Na COP26, a conferência climática da ONU, em dezembro, 77 países assinaram um acordo para eliminação gradual do carvão no setor energético. A queima do mineral responde por 37% da produção mundial de energia. Apesar de o compromisso ter sido considerado um avanço, a não adesão dos principais poluidores — China e EUA — e de importantes mercados consumidores — Austrália, Índia e Chile — limita significativamente a ação mitigatória.
Jeffery Kargel, cientista sênior do Instituto de Pesquisa Planetária de Tucson, no Arizona, se diz pessimista em relação a possíveis avanços na eliminação dos combustíveis fósseis. "A situação geopolítica global e a política interna de muitos países podem não responder à necessidade urgente (de corte de emissões)", diz. "O acordo final da COP26 fala em uma 'redução gradual' da produção e uso de carvão, em vez do que previa o texto preliminar anterior, que pedia uma 'eliminação gradual', uma mudança forçada pela Índia. Então, parece que a Índia não vê a mudança climática como uma ameaça existencial", critica. Kargel lembra que, "provavelmente, não há país que esteja sendo mais afetado pelas mudanças climáticas do que a Índia", ressaltando o paradoxo da postura do país.
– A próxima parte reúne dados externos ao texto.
==> src/hist_pkg.sv <==
// shared constants for the histogrammer; the geometry values here are also reported on the bus
`default_nettype none

package hist_pkg;

    localparam logic [7:0] VERSION = 8'd1;
    localparam int REG_SIZE = 8;

    // block address is {ccol, qrow}
    localparam int CCOL_WIDTH = 6;
    localparam int QROW_WIDTH = 8;
    localparam int NUM_CCOL = 56;
    localparam int MEM_ADDR_WIDTH = 14;

    localparam int PIXELS_PER_BLOCK = 16;
    localparam int PIXEL_ADDR_WIDTH = 4;
    localparam int PIXEL_BITS = 8;
    localparam int BLOCK_BITS = 128;

    // bit 63 flags a new stream
    localparam int FRAME_BITS = 64;
    localparam int PAYLOAD_BITS = 63;
    localparam int WINDOW_BITS = 51;

    localparam int TAG_BITS = 8;
    localparam int INNER_TAG_BITS = 11;
    localparam int EVENT_BASE_BITS = 26;

    typedef enum logic [2:0] {
        processing,
        push_zero,
        push_fifo,
        try_push_fifo,
        push_new_stream,
        idle
    } decoder_state_t;

endpackage

`default_nettype wire

==> src/frame_fifo.sv <==
// 32-deep frame FIFO on BUS_CLK; writes while full and reads while empty are ignored
`default_nettype none

module frame_fifo (
    input  wire                              BUS_CLK,
    input  wire                              RST,
    input  wire                              wr_en,
    input  wire  [hist_pkg::FRAME_BITS-1:0]  wr_data,
    input  wire                              rd_en,
    output logic [hist_pkg::FRAME_BITS-1:0]  rd_data,
    output logic                             full,
    output logic                             empty
);

    localparam int ADDR_WIDTH = 5;

    logic [hist_pkg::FRAME_BITS-1:0] mem [2**ADDR_WIDTH];
    logic [hist_pkg::FRAME_BITS-1:0] swapped;
    logic [ADDR_WIDTH:0]             wr_ptr;
    logic [ADDR_WIDTH:0]             rd_ptr;

    // first received byte lands in the top byte
    always_comb begin
        for (int i = 0; i < hist_pkg::FRAME_BITS / 8; i++) begin
            swapped[8*i +: 8] = wr_data[hist_pkg::FRAME_BITS-8-8*i +: 8];
        end
    end

    always_ff @(posedge BUS_CLK) begin
        if (wr_en && !full) begin
            mem[wr_ptr[ADDR_WIDTH-1:0]] <= swapped;
        end
    end

    always_ff @(posedge BUS_CLK) begin
        if (RST) begin
            wr_ptr <= '0;
            rd_ptr <= '0;
        end else begin
            if (wr_en && !full) begin
                wr_ptr <= wr_ptr + 1'b1;
            end
            if (rd_en && !empty) begin
                rd_ptr <= rd_ptr + 1'b1;
            end
        end
    end

    // head word is visible before the pop
    assign rd_data = mem[rd_ptr[ADDR_WIDTH-1:0]];
    assign empty   = (wr_ptr == rd_ptr);
    assign full    = (wr_ptr[ADDR_WIDTH] != rd_ptr[ADDR_WIDTH])
                  && (wr_ptr[ADDR_WIDTH-1:0] == rd_ptr[ADDR_WIDTH-1:0]);

endmodule

`default_nettype wire

==> config.mk <==
export PLATFORM = sky130hd
export DESIGN_NAME = frame_fifo
export DESIGN_NICKNAME = d
export VERILOG_FILES = /design/src/hist_pkg.sv /design/src/frame_fifo.sv
export SDC_FILE = /design/constraint.sdc
export NUM_CORES = 2
export LEC_CHECK = 0
export BUFFER_PORTS_ARGS = -buffer_cell sky130_fd_sc_hd__buf_2
export CAP_MARGIN = 5
export CORE_UTILIZATION = 60
export CTS_CLUSTER_DIAMETER = 80
export DETAILED_ROUTE_END_ITERATION = 10
export PLACE_DENSITY = 0.74
export SETUP_SLACK_MARGIN = 0.2
export SLEW_MARGIN = 25
export SYNTH_ARGS = -nofsm -noshare
export SYNTH_HDL_FRONTEND = slang
export SYNTH_SLANG_ARGS = --single-unit
==> constraint.sdc <==
create_clock -name BUS_CLK -period 5.2 [get_ports BUS_CLK]
set_input_delay 0.78 -clock BUS_CLK [delete_from_list [all_inputs] [get_ports BUS_CLK]]
set_output_delay 0.78 -clock BUS_CLK [all_outputs]
set_load 0.01 [all_outputs]
; Yosys cells after proc, flatten, opt, wreduce, memory -nomap -nowiden
; Memory sizes are Yosys's and may differ from the RTL's. A register that Yosys moved wholly into a read port is not among the register bits.
; Cells that the tools add are included.
[word_totals]
elab_cells = 17
mem_bits_rw = 2048
memories = 1
out_inout_bits = 66
regBits = 12
inputBits = 68
[mem_list]
columns = name, words, width, rd, rd_ports_with_merged_regs, wr, line
row1 = mem, 32, 64, 1, 1, 1, frame_fifo.sv:17  ; logic [hist_pkg::FRAME_BITS-1:0] mem [2**ADDR_WIDTH];
[op_classes]
n_addsub = 2
n_reduce_logical = 5
eq_ne = 3
mux = 4
[ops]
columns = op, count
row1 = "6-bit by 1-bit adder with 6-bit output, second input constant", 2
row2 = 5-bit two-way mux, 2
row3 = 6-bit equality test, 1
row4 = 5-bit equality test, 1
row5 = 1-bit logical AND, 3
row6 = 1-bit zero test, 2
row7 = 1-bit two-way mux, 2
row8 = 1-bit != test, 1

; Longest topological paths before layout
[logic_depth]
word_depth = 6
mapped_depth = 9
ltp_nobuf = 5

; Worst setup path before layout
; Ideal clock, no wire load.
[synth_path]
kind = input to register
from = input wr_en
to = memory mem[29][0] (netlist bit), enable pin
path_buffers = 0
cell_stages = 3
slack_ns = 0.817
arrival_ns = 3.897
cell_sequence = o21a_1 > nand2_1 > nor2_1
[synth_between]
elab_chain_len = 3
[synth_lines]
columns = element, line
row1 = from (decl), frame_fifo.sv:7  ; input wire wr_en,
row2 = 1-bit logical AND, frame_fifo.sv:30  ; if (wr_en && !full) begin
row3 = 1-bit two-way mux, frame_fifo.sv:30
row4 = 1-bit two-way mux (implied by the code), frame_fifo.sv:31  ; mem[wr_ptr[ADDR_WIDTH-1:0]] <= swapped;
row5 = to (decl), frame_fifo.sv:17
; Every way passes these cells.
A versão final do próximo relatório do IPCC foi distribuída no fim do ano para os governos, que puderam sugerir alterações no texto, a serem discutidas em uma plenária, em março. "Nossos cientistas trabalharam incansavelmente para entregar esse relatório por meio de uma avaliação robusta de evidências científicas. O relatório informará os formuladores de políticas em todo o mundo sobre os caminhos para soluções e oportunidades disponíveis para enfrentar as mudanças climáticas", disse Jim Skea, copresidente do Grupo de Trabalho III.